# ASSIGNMENT
Repeat exactly the lines of the entries below from the one with "buffers and inverters | 165 | 323 | 1.57" through the one with "940 | 1180 |", both ends included, and nothing else.

(Stored items)
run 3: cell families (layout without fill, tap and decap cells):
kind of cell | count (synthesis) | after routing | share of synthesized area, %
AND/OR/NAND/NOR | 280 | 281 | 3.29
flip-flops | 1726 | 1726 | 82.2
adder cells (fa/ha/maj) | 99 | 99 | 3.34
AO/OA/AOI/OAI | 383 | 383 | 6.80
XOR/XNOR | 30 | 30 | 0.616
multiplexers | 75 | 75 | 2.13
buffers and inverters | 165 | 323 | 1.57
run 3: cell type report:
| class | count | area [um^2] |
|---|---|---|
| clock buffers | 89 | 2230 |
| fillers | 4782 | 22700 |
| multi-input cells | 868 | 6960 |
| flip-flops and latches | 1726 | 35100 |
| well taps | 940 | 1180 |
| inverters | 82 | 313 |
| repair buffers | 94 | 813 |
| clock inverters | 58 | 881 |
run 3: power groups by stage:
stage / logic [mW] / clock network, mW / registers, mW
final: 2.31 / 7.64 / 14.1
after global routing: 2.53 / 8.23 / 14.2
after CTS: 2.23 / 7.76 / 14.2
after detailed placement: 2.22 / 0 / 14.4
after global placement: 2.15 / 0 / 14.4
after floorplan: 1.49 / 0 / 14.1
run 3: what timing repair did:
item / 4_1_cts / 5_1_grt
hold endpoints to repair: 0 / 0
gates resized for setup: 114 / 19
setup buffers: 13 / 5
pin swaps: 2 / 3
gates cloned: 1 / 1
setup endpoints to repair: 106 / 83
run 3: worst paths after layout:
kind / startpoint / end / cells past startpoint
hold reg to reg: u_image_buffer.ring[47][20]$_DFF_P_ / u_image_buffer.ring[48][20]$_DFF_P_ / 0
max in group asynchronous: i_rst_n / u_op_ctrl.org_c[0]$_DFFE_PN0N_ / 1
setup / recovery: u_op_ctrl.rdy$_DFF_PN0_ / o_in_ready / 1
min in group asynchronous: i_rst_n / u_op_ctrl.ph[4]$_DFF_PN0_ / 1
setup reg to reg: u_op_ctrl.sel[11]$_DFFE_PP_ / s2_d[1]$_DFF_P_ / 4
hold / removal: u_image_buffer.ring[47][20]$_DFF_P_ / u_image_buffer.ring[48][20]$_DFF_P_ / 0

# ANSWER BELOW
buffers and inverters | 165 | 323 | 1.57
run 3: cell type report:
| class | count | area [um^2] |
|---|---|---|
| clock buffers | 89 | 2230 |
| fillers | 4782 | 22700 |
| multi-input cells | 868 | 6960 |
| flip-flops and latches | 1726 | 35100 |
| well taps | 940 | 1180 |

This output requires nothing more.